NVIDIA Ampere Architecture

The Heart of the World’s Highest-Performing, Elastic Data Centers

亚洲中文字幕

The Core of AI and HPC in the
Modern Data Center

Scientists, researchers, and engineers—the da Vincis and Einsteins of our time—are working to solve the world’s most important scientific, industrial, and big data challenges with AI and high-performance computing (HPC). Meanwhile businesses and even entire industries seek to harness the power of AI to extract new insights from massive data sets, both on-premises and in the cloud. The NVIDIA Ampere architecture, designed for the age of elastic computing, delivers the next giant leap by providing unmatched acceleration at every scale, enabling these innovators to do their life’s work.

Groundbreaking Innovations

Crafted with 54 billion transistors, NVIDIA Ampere is the largest 7 nanometer (nm) chip ever built and features six key groundbreaking innovations.

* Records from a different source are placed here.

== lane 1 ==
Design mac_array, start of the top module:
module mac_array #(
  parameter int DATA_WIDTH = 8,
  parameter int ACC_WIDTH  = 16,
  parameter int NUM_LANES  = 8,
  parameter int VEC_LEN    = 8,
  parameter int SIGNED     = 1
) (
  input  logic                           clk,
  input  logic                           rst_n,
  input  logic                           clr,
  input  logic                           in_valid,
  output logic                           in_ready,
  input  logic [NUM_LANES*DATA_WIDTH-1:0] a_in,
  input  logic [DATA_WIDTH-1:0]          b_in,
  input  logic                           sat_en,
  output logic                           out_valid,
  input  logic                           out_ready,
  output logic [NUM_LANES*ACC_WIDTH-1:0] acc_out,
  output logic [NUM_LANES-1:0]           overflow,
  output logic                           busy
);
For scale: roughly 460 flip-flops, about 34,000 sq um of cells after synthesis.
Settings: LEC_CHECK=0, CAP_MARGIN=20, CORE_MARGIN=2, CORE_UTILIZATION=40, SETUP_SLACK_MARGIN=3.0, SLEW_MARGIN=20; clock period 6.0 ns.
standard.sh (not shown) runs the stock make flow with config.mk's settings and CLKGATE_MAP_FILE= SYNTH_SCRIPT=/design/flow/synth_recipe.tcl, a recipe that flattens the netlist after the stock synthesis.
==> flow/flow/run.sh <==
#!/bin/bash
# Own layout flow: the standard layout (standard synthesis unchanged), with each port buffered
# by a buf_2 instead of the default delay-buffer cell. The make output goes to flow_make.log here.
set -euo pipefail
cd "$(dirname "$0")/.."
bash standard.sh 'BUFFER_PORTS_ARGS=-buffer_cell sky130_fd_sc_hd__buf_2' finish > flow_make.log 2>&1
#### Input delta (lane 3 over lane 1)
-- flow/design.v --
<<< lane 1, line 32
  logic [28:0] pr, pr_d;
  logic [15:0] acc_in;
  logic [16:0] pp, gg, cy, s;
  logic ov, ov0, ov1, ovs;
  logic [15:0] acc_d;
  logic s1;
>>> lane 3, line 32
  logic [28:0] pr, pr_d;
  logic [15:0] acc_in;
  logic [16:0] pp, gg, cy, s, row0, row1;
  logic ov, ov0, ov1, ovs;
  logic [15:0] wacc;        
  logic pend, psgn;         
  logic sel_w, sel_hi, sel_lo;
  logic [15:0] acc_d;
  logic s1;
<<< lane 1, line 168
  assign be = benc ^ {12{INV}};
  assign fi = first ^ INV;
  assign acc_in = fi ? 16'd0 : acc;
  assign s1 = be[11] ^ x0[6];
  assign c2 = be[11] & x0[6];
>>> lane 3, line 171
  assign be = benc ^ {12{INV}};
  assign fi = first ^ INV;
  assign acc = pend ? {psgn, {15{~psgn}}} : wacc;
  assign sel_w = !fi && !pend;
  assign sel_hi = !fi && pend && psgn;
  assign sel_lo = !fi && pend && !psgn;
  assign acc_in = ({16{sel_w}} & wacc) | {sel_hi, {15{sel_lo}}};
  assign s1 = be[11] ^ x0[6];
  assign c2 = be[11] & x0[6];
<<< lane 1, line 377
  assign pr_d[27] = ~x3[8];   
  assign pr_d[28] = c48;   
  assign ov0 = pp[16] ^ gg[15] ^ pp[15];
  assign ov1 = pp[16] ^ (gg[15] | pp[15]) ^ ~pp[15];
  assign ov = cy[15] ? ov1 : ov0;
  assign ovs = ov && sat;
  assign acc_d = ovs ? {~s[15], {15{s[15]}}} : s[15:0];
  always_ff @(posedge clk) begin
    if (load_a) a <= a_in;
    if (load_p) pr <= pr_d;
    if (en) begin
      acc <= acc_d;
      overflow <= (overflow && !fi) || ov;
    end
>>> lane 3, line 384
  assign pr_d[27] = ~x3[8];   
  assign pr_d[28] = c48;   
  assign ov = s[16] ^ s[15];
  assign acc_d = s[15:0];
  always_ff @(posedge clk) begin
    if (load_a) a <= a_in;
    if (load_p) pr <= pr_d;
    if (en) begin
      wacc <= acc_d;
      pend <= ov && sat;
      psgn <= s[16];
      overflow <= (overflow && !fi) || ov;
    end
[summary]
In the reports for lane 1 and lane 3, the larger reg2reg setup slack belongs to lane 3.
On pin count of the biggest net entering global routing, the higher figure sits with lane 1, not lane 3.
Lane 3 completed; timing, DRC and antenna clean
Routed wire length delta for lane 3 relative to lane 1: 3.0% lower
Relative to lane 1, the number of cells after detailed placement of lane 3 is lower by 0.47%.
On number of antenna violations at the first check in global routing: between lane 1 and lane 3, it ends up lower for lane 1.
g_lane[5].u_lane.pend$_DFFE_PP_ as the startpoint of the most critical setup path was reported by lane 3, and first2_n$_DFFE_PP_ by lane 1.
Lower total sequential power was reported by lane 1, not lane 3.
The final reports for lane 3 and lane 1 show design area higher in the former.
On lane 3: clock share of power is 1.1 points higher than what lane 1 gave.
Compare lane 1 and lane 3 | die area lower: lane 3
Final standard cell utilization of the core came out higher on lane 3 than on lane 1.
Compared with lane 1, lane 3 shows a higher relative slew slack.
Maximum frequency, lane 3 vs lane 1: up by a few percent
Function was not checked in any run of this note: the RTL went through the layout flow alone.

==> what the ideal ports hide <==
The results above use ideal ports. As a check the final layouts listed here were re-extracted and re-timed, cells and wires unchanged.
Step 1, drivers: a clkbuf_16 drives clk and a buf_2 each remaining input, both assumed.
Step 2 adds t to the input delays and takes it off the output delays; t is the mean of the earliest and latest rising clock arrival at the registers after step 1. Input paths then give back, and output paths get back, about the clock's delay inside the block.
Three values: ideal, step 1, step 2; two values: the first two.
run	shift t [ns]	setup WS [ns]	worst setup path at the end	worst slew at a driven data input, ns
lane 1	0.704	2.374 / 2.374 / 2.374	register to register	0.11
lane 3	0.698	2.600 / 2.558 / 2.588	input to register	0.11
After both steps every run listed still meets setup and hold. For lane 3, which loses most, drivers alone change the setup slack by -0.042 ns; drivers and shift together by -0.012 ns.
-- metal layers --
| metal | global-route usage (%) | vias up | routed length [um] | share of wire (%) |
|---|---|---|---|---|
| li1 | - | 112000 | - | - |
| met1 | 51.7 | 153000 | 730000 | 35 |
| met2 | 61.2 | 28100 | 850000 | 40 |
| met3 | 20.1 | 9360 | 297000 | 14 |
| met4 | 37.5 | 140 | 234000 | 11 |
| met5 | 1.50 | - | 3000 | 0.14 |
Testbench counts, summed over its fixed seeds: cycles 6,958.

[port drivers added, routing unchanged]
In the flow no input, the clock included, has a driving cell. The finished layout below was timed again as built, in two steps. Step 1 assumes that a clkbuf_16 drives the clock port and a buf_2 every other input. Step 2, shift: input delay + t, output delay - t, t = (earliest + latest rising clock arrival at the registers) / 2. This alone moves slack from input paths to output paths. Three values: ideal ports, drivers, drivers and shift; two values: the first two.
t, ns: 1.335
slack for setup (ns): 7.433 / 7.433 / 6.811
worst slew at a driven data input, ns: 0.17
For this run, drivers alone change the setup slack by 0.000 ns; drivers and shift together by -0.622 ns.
Context: an optimization exercise on an open-source flow, tuned for small area, a short achievable clock period and few clock cycles per item. The choices shown serve that exercise and are no tape-out recipe.
Function was checked by simulation only, so behaviour that the tests miss may differ from the original.

[flow/design.v]
package rv_pkg;
    localparam logic [6:0] OPCODE_IMM_ARITH = 7'b0010011;
    localparam logic [6:0] OPCODE_ARITH     = 7'b0110011;
    localparam logic [6:0] OPCODE_LUI       = 7'b0110111;
    localparam logic [6:0] FUNCT7_ADD         = 7'b0000000;
    localparam logic [6:0] FUNCT7_SUB         = 7'b0100000;
    localparam logic [6:0] FUNCT7_MUL_DIV_REM = 7'b0000001;
    typedef struct packed {
        logic add;     
        logic shift;   
        logic slt;
        logic sltu;
        logic xor_;
        logic or_;
        logic and_;
        logic lui;
        logic md;      
    } rsel_t;
    typedef struct packed {
        logic [24:0] bits;      
        logic        illegal;
        logic        use_imm;   
        logic        muldiv;    
        logic        sub;       
        logic        sra;       
        logic        left;      
        logic        wr;        
        rsel_t       rsel;
    } pre_t;
    typedef struct packed {
        logic [4:0]  rd;
        logic [2:0]  funct3;
        logic        illegal;
        logic        muldiv;
        logic        sub;
        logic        sra;
        logic        left;
        logic        wr;
        rsel_t       rsel;
    } ex_t;
endpackage
`timescale 1ns/1ps
module instr_decoder (
    input  logic [31:0]   instruction_i,
    output rv_pkg::pre_t  pre_o
);
    logic [6:0] opcode;
    logic [2:0] funct3;
    logic [6:0] funct7;
    logic       is_imm, is_op, is_lui, imm_ok, op_ok, legal, alu, md;
    assign opcode = instruction_i[6:0];
    assign funct3 = instruction_i[14:12];
    assign funct7 = instruction_i[31:25];
    assign is_imm = (opcode == rv_pkg::OPCODE_IMM_ARITH);
    assign is_op  = (opcode == rv_pkg::OPCODE_ARITH);
    assign is_lui = (opcode == rv_pkg::OPCODE_LUI);
    always_comb begin
        case (funct3)
            3'b001:  imm_ok = (funct7 == rv_pkg::FUNCT7_ADD);
            3'b101:  imm_ok = (funct7 == rv_pkg::FUNCT7_ADD) || (funct7 == rv_pkg::FUNCT7_SUB);
            default: imm_ok = 1'b1;
        endcase
        op_ok = (funct7 == rv_pkg::FUNCT7_ADD) || (funct7 == rv_pkg::FUNCT7_MUL_DIV_REM) ||
                ((funct7 == rv_pkg::FUNCT7_SUB) && (funct3 == 3'b000 || funct3 == 3'b101));
    end
    assign legal = is_lui || (is_imm && imm_ok) || (is_op && op_ok);
    assign md    = is_op && (funct7 == rv_pkg::FUNCT7_MUL_DIV_REM);
    assign alu   = ((is_imm && imm_ok) || (is_op && op_ok)) && !md;
    assign pre_o.bits    = instruction_i[31:7];
    assign pre_o.illegal = !legal;
    assign pre_o.use_imm = is_imm;
    assign pre_o.muldiv  = md;
    assign pre_o.sub     = (is_op && funct7[5] && (funct3 == 3'b000)) ||
                           (funct3 == 3'b010) || (funct3 == 3'b011);
    assign pre_o.sra     = funct7[5] && (funct3 == 3'b101);
    assign pre_o.left    = (funct3 == 3'b001);
    assign pre_o.wr      = legal && (instruction_i[11:7] != 5'd0);
    assign pre_o.rsel.add   = alu && (funct3 == 3'b000);
    assign pre_o.rsel.shift = alu && (funct3 == 3'b001 || funct3 == 3'b101);
    assign pre_o.rsel.slt   = alu && (funct3 == 3'b010);
    assign pre_o.rsel.sltu  = alu && (funct3 == 3'b011);
    assign pre_o.rsel.xor_  = alu && (funct3 == 3'b100);
    assign pre_o.rsel.or_   = alu && (funct3 == 3'b110);
    assign pre_o.rsel.and_  = alu && (funct3 == 3'b111);
    assign pre_o.rsel.lui   = is_lui;
    assign pre_o.rsel.md    = md;
endmodule
`timescale 1ns/1ps
module reg_file (
    input  logic        clk_i,
    input  logic        arst_n_i,
    input  logic [4:0]  rd_addr1_i,
    input  logic [4:0]  rd_addr2_i,
    output logic [31:0] rd_data1_o,
    output logic [31:0] rd_data2_o,
    input  logic        wr_en_i,
    input  logic [4:0]  wr_addr_i,
    input  logic [31:0] wr_data_i
);
    logic [31:0] regs_q [32];
    logic [31:0] valid_q;
    assign regs_q[0]  = 32'd0;
    assign valid_q[0] = 1'b0;
    for (genvar i = 1; i < 32; i++) begin : g_reg
        always_ff @(posedge clk_i or negedge arst_n_i) begin
            if (!arst_n_i) begin
                valid_q[i] <= 1'b0;
            end else if (wr_en_i && (wr_addr_i == 5'(i))) begin
                valid_q[i] <= 1'b1;
            end
        end
        always_ff @(posedge clk_i) begin
            if (wr_en_i && (wr_addr_i == 5'(i))) begin
                regs_q[i] <= wr_data_i;
            end
        end
    end
    assign rd_data1_o = regs_q[rd_addr1_i] & {32{valid_q[rd_addr1_i]}};
    assign rd_data2_o = regs_q[rd_addr2_i] & {32{valid_q[rd_addr2_i]}};
endmodule
`timescale 1ns/1ps
module int_alu (
    input  rv_pkg::rsel_t rsel_i,
    input  logic          sub_i,     
    input  logic          sra_i,
    input  logic          left_i,
    input  logic [31:0]   op_a_i,
    input  logic [31:0]   op_b_i,
    input  logic [31:0]   lui_i,     
    input  logic [31:0]   md_i,      
    output logic [31:0]   result_o
);
    logic [31:0] b_inv, sum;
    logic [33:0] sum_c;
    logic        slt, sltu;
    logic [31:0] sh_in, sh_rev_in, sh_out, sh_res;
    logic [32:0] sh_wide;
    assign b_inv = op_b_i ^ {32{sub_i}};
    assign sum_c = {1'b0, op_a_i, 1'b1} + {1'b0, b_inv, sub_i};
    assign sum   = sum_c[32:1];
    assign sltu  = !sum_c[33];
    assign slt   = (op_a_i[31] ^ op_b_i[31]) ? op_a_i[31] : sum[31];
    always_comb begin
        for (int i = 0; i < 32; i++) sh_rev_in[i] = op_a_i[31 - i];
    end
    assign sh_in   = left_i ? sh_rev_in : op_a_i;
    assign sh_wide = $signed({sra_i & op_a_i[31], sh_in}) >>> op_b_i[4:0];
    assign sh_out  = sh_wide[31:0];
    always_comb begin
        for (int i = 0; i < 32; i++) sh_res[i] = left_i ? sh_out[31 - i] : sh_out[i];
    end
    assign result_o = ({32{rsel_i.add}}   & sum) |
                      ({32{rsel_i.shift}} & sh_res) |
                      {31'd0, (rsel_i.slt & slt) | (rsel_i.sltu & sltu)} |
                      ({32{rsel_i.xor_}}  & (op_a_i ^ op_b_i)) |
                      ({32{rsel_i.or_}}   & (op_a_i | op_b_i)) |
                      ({32{rsel_i.and_}}  & (op_a_i & op_b_i)) |
                      ({32{rsel_i.lui}}   & lui_i) |
                      ({32{rsel_i.md}}    & md_i);
endmodule
`timescale 1ns/1ps
module muldiv_unit (
    input  logic        clk_i,
    input  logic        arst_n_i,
    input  logic        load_i,      
    input  logic        start_i,     
    input  logic [2:0]  funct3_i,
    input  logic [31:0] op_a_i,
    input  logic [31:0] op_b_i,
    output logic        last_o,      
    output logic        busy_next_o,  
    output logic [31:0] result_o
);
    localparam int K = 8;            
    localparam int W = 42;           
    logic        st_mul_q, st_mulfin_q, st_mulh_q, st_mtail_q, st_mfin_q;
    logic        st_dprep_q, st_div_q, st_dfix_q;
    logic [W-1:0] s_q, c_q, rs_q, rc_q;
    logic [32:0] m_q;
    logic [31:0] q_q;
    logic [K-1:0] dig_q;             
    logic        sub_q;              
    logic        bv_q;               
    logic        cy_q;               
    logic [4:0]  cnt_q;
    logic        cnt0_q, rem_q, neg_q, ones_q, zhi_q, qz_q;
    logic        is_mul, is_mulh, a_signed, b_signed, a_neg, b_neg;
    logic [31:0] a_mag, b_mag;
    assign is_mul   = (funct3_i == 3'b000);
    assign is_mulh  = !funct3_i[2] && !is_mul;
    assign a_signed = (funct3_i == 3'b001) || (funct3_i == 3'b010) ||
                      (funct3_i == 3'b100) || (funct3_i == 3'b110);
    assign b_signed = (funct3_i == 3'b001) || (funct3_i == 3'b100) || (funct3_i == 3'b110);
    assign a_neg    = a_signed && op_a_i[31];
    assign b_neg    = b_signed && op_b_i[31];
    assign a_mag    = a_neg ? (~op_a_i + 32'd1) : op_a_i;
    assign b_mag    = b_neg ? (~op_b_i + 32'd1) : op_b_i;
    logic [W-1:0] m_ext;
    logic [W-1:0] rows [K];
    assign m_ext = {{(W-33){1'b0}}, m_q};
    always_comb begin
        for (int j = 0; j < K; j++) begin
            rows[j] = dig_q[j] ? (m_ext << j) : '0;
        end
        if (sub_q) rows[0] = ~m_ext;
        rows[1][0] = sub_q;
    end
    logic [W-1:0] a1, b1, a2, b2, a3, b3, a4, b4, a5, b5, a6, b6;
    assign a1 = rows[0] ^ rows[1] ^ rows[2];
    assign b1 = {(rows[0] & rows[1]) | (rows[0] & rows[2]) | (rows[1] & rows[2]), 1'b0};
    assign a2 = rows[3] ^ rows[4] ^ rows[5];
    assign b2 = {(rows[3] & rows[4]) | (rows[3] & rows[5]) | (rows[4] & rows[5]), 1'b0};
    assign a3 = a1 ^ b1 ^ a2;
    assign b3 = {(a1 & b1) | (a1 & a2) | (b1 & a2), 1'b0};
    assign a4 = b2 ^ rows[6] ^ rows[7];
    assign b4 = {(b2 & rows[6]) | (b2 & rows[7]) | (rows[6] & rows[7]), 1'b0};
    assign a5 = a3 ^ b3 ^ a4;
    assign b5 = {(a3 & b3) | (a3 & a4) | (b3 & a4), 1'b0};
    assign a6 = a5 ^ b5 ^ b4;
    assign b6 = {(a5 & b5) | (a5 & b4) | (b5 & b4), 1'b0};
    logic [W-1:0] rc_in, x1, y1, s_b, c_b;
    assign rc_in = {rc_q[W-1:1], cy_q};
    assign x1  = s_q ^ c_q ^ rs_q;
    assign y1  = {(s_q & c_q) | (s_q & rs_q) | (c_q & rs_q), 1'b0};
    assign s_b = x1 ^ y1 ^ rc_in;
    assign c_b = {(x1 & y1) | (x1 & rc_in) | (y1 & rc_in), 1'b0};
    logic [K:0] low;
    assign low = {1'b0, s_b[K-1:0]} + {1'b0, c_b[K-1:0]};
    logic [31:0] q_shr;
    assign q_shr = {{K{q_q[31]}}, q_q[31:K]};
    function automatic logic [4:0] lead(input logic [31:0] x);
        logic [15:0] v1;
        logic [7:0]  v2;
        logic [3:0]  v3;
        logic [1:0]  v4;
        logic [0:0]  p1 [16];
        logic [1:0]  p2 [8];
        logic [2:0]  p3 [4];
        logic [3:0]  p4 [2];
        for (int i = 0; i < 16; i++) begin
            v1[i] = x[2*i+1] | x[2*i];
            p1[i] = x[2*i+1];
        end
        for (int i = 0; i < 8; i++) begin
            v2[i] = v1[2*i+1] | v1[2*i];
            p2[i] = v1[2*i+1] ? {1'b1, p1[2*i+1]} : {1'b0, p1[2*i]};
        end
        for (int i = 0; i < 4; i++) begin
            v3[i] = v2[2*i+1] | v2[2*i];
            p3[i] = v2[2*i+1] ? {1'b1, p2[2*i+1]} : {1'b0, p2[2*i]};
        end
        for (int i = 0; i < 2; i++) begin
            v4[i] = v3[2*i+1] | v3[2*i];
            p4[i] = v3[2*i+1] ? {1'b1, p3[2*i+1]} : {1'b0, p3[2*i]};
        end
        lead = v4[1] ? {1'b1, p4[1]} : {1'b0, p4[0]};
    endfunction
    logic [4:0]  la, lb;
    logic [4:0]  k, kk;
    logic        k_neg, ge1, ge2;
    logic [33:0] dsub1, dsub2;
    logic [31:0] rem2;
    assign la    = lead(s_q[31:0]);
    assign lb    = lead(m_q[31:0]);
    assign k_neg = (la < lb);
    assign k     = 5'(la - lb);
    assign kk    = k | 5'd1;
    logic [35:0] sx, mx, hx, csa_s, csa_c, dsub3;
    logic [36:0] dsub3_c;
    logic        ge_b, ge_c;
    assign dsub1 = {2'b0, s_q[31:0]} - {1'b0, m_q};
    assign dsub2 = {2'b0, s_q[31:0]} - {2'b0, m_q[32:1]};
    assign sx    = {4'b0, s_q[31:0]};
    assign mx    = ~{3'b0, m_q};
    assign hx    = ~{4'b0, m_q[32:1]};
    assign csa_s = sx ^ mx ^ hx;
    assign csa_c = {(sx & mx) | (sx & hx) | (mx & hx), 1'b1};
    assign dsub3_c = {csa_s, 1'b1} + {csa_c, 1'b1};
    assign dsub3   = dsub3_c[36:1];
    assign ge1  = !dsub1[33];
    assign ge_b = !dsub2[33];
    assign ge_c = !dsub3[35];
    assign ge2  = ge1 ? ge_c : ge_b;
    assign rem2 = ge1 ? (ge_c ? dsub3[31:0] : dsub1[31:0])
                      : (ge_b ? dsub2[31:0] : s_q[31:0]);
    logic mul_last, go, div_end;
    logic st_mul_d, st_mulfin_d, st_mulh_d, st_mtail_d, st_mfin_d;
    logic st_dprep_d, st_div_d, st_dfix_d;
    assign mul_last = ones_q || zhi_q;
    assign go       = load_i && start_i;
    assign st_mul_d    = st_mul_q ? !mul_last : (go && is_mul);
    assign st_mulfin_d = st_mul_q && mul_last;
    assign st_mulh_d   = st_mulh_q ? !cnt0_q : (go && is_mulh);
    assign st_mtail_d  = st_mulh_q && cnt0_q;
    assign st_mfin_d   = st_mtail_q;
    assign st_dprep_d  = go && funct3_i[2];
    assign st_div_d    = st_div_q ? !cnt0_q : (st_dprep_q && !k_neg);
    assign div_end     = (st_div_q && cnt0_q) || (st_dprep_q && k_neg);
    assign st_dfix_d   = div_end && neg_q;
    assign busy_next_o = st_mul_d || st_mulfin_d || st_mulh_d || st_mtail_d || st_mfin_d ||
                         st_dprep_d || st_div_d || st_dfix_d;
    always_ff @(posedge clk_i or negedge arst_n_i) begin
        if (!arst_n_i) begin
            st_mul_q    <= 1'b0;
            st_mulfin_q <= 1'b0;
            st_mulh_q   <= 1'b0;
            st_mtail_q  <= 1'b0;
            st_mfin_q   <= 1'b0;
            st_dprep_q  <= 1'b0;
            st_div_q    <= 1'b0;
            st_dfix_q   <= 1'b0;
        end else begin
            st_mul_q    <= st_mul_d;
            st_mulfin_q <= st_mulfin_d;
            st_mulh_q   <= st_mulh_d;
            st_mtail_q  <= st_mtail_d;
            st_mfin_q   <= st_mfin_d;
            st_dprep_q  <= st_dprep_d;
            st_div_q    <= st_div_d;
            st_dfix_q   <= st_dfix_d;
        end
    end
    logic        a_short, b_short, swap;
    logic [31:0] mul_m, mul_q, b_load;
    assign a_short = (op_a_i[31:K-1] == '0) || (op_a_i[31:K-1] == '1);
    assign b_short = (op_b_i[31:K-1] == '0) || (op_b_i[31:K-1] == '1);
    assign swap    = a_short && !b_short;
    assign mul_m   = swap ? op_b_i : op_a_i;
    assign mul_q   = swap ? op_a_i : op_b_i;
    assign b_load  = is_mul ? mul_q : b_mag;
    always_ff @(posedge clk_i) begin
        if (load_i) begin
            rem_q  <= funct3_i[1];
            neg_q  <= (funct3_i[2] && funct3_i[1]) ? a_neg : (a_neg ^ b_neg);
            s_q    <= {{(W-32){1'b0}}, a_mag};
            c_q    <= '0;
            rs_q   <= '0;
            rc_q   <= '0;
            m_q    <= {1'b0, is_mul ? mul_m : (is_mulh ? a_mag : b_mag)};
            q_q    <= funct3_i[2] ? 32'd0 : b_load;
            bv_q   <= 1'b0;
            cy_q   <= 1'b0;
            cnt_q  <= 5'(32 / K - 1);
            cnt0_q <= 1'b0;
            ones_q <= (mul_q == 32'hffff_ffff);
            zhi_q  <= (mul_q[31:K] == '0);
            sub_q  <= is_mul && (mul_q == 32'hffff_ffff);
            dig_q  <= funct3_i[2] ? '0 :
                      (is_mul && (mul_q == 32'hffff_ffff)) ? '0 : b_load[K-1:0];
            if (!funct3_i[2]) s_q <= '0;
        end else begin
            if (st_mul_q || st_mulh_q || st_mtail_q) begin
                rs_q <= a6;
                rc_q <= b6;
                bv_q <= st_mul_q || st_mulh_q;
            end
            if (st_mul_q) begin
                s_q    <= s_b;
                c_q    <= c_b;
                m_q    <= {m_q[32-K:0], {K{1'b0}}};
                q_q    <= q_shr;
                ones_q <= &q_q[31:K];
                zhi_q  <= (q_q[31:2*K] == '0);
                sub_q  <= &q_q[31:K] && !mul_last;
                dig_q  <= (mul_last || (&q_q[31:K])) ? '0 : q_q[2*K-1:K];
            end
            if (st_mulh_q || st_mtail_q) begin
                s_q <= {{K{1'b0}}, s_b[W-1:K]};
                c_q <= {{K{1'b0}}, c_b[W-1:K]};
                if (bv_q) begin
                    q_q  <= {low[K-1:0], q_q[31:K]};
                    cy_q <= low[K];
                    qz_q <= (low[K-1:0] == '0) && (q_q[31:K] == '0);
                end
                dig_q  <= (!st_mulh_q || cnt0_q) ? '0 : (bv_q ? q_q[3*K-1:2*K] : q_q[2*K-1:K]);
            end
            if (st_mulh_q) begin
                cnt_q  <= cnt_q - 5'd1;
                cnt0_q <= (cnt_q == 5'd1);
            end
            if (st_dprep_q) begin
                m_q    <= {1'b0, m_q[31:0]} << kk;
                cnt_q  <= {1'b0, kk[4:1]};
                cnt0_q <= (kk[4:1] == 4'd0);
            end
            if (st_div_q) begin
                s_q    <= {{(W-32){1'b0}}, rem2};
                m_q    <= {2'b0, m_q[32:2]};
                q_q    <= {q_q[29:0], ge1, ge2};
                cnt_q  <= cnt_q - 5'd1;
                cnt0_q <= (cnt_q == 5'd1);
            end
        end
    end
    logic [31:0] mulfin;
    assign mulfin = s_b[31:0] + c_b[31:0];
    logic [31:0] fx, fy, xa, ya, ta, ps, pc;
    logic        fcy, z;
    logic [1:0]  t;
    assign fx  = st_mfin_q ? s_q[31:0] : (rem_q ? s_q[31:0] : q_q);
    assign fy  = st_mfin_q ? c_q[31:0] : 32'd0;
    assign fcy = st_mfin_q && cy_q;
    assign z   = !st_mfin_q || qz_q;
    assign t   = neg_q ? (2'd1 + {1'b0, z} - {1'b0, fcy}) : {1'b0, fcy};
    assign xa  = fx ^ {32{neg_q}};
    assign ya  = fy ^ {32{neg_q}};
    assign ta  = {30'd0, t};
    assign ps  = xa ^ ya ^ ta;
    assign pc  = {(xa & ya) | (xa & ta) | (ya & ta), 1'b0};
    logic [31:0] dres;
    assign dres = st_div_q ? (rem_q ? rem2 : {q_q[29:0], ge1, ge2})
                           : (rem_q ? s_q[31:0] : 32'd0);
    assign result_o = st_mulfin_q ? mulfin :
                      (st_div_q || st_dprep_q) ? dres : (ps + pc);
    assign last_o   = st_mulfin_q || st_mfin_q || st_dfix_q || (div_end && !neg_q);
endmodule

Third-Generation Tensor Cores

Third-Generation Tensor Cores

First introduced in the NVIDIA Volta? architecture, NVIDIA Tensor Core technology has brought dramatic speedups to AI, bringing down training times from weeks to hours and providing massive acceleration to inference. The NVIDIA Ampere architecture builds upon these innovations by bringing new precisions—Tensor Float (TF32) and Floating Point 64 (FP64)—to accelerate and simplify AI adoption and extend the power of Tensor Cores to HPC.

TF32 works just like FP32 while delivering speedups of up to 20X for AI without requiring any code change. Using NVIDIA Automatic Mixed Precision, researchers can gain an additional 2X performance with automatic mixed precision and FP16 adding just a couple of lines of code. And with support for bfloat16, INT8, and INT4, Tensor Cores in NVIDIA A100 Tensor Core GPUs create an incredibly versatile accelerator for both AI training and inference. Bringing the power of Tensor Cores to HPC, A100 also enables matrix operations in full, IEEE-certified, FP64 precision.

Multi-Instance GPU (MIG)

Every AI and HPC application can benefit from acceleration, but not every application needs the performance of a full A100 GPU. With MIG, each A100 can be partitioned into as many as seven GPU instances, fully isolated and secured at the hardware level with their own high-bandwidth memory, cache, and compute cores. Now, developers can access breakthrough acceleration for all their applications, big and small, and get guaranteed quality of service. And IT administrators can offer right-sized GPU acceleration for optimal utilization and expand access to every user and application across both bare-metal and virtualized environments.

Multi-Instance GPU (MIG)

Structural Sparsity

Modern AI networks are big and getting bigger, with millions and in some cases billions of parameters. Not all of these parameters are needed for accurate predictions and inference, and some can be converted to zeros to make the models “sparse” without compromising accuracy. Tensor Cores in A100 can provide up to 2X higher performance for sparse models. While the sparsity feature more readily benefits AI inference, it can also be used to improve the performance of model training.

Structural Sparsity
Smarter and Faster Memory

Smarter and Faster Memory

A100 is bringing massive amounts of compute to data centers. To keep those compute engines fully utilized, it has a leading class 1.6 terabytes per second (TB/sec) of memory bandwidth, a 67 percent increase over the previous generation. In addition, A100 has significantly more on-chip memory, including a 40 megabyte (MB) level 2 cache—7X larger than the previous generation—to maximize compute performance.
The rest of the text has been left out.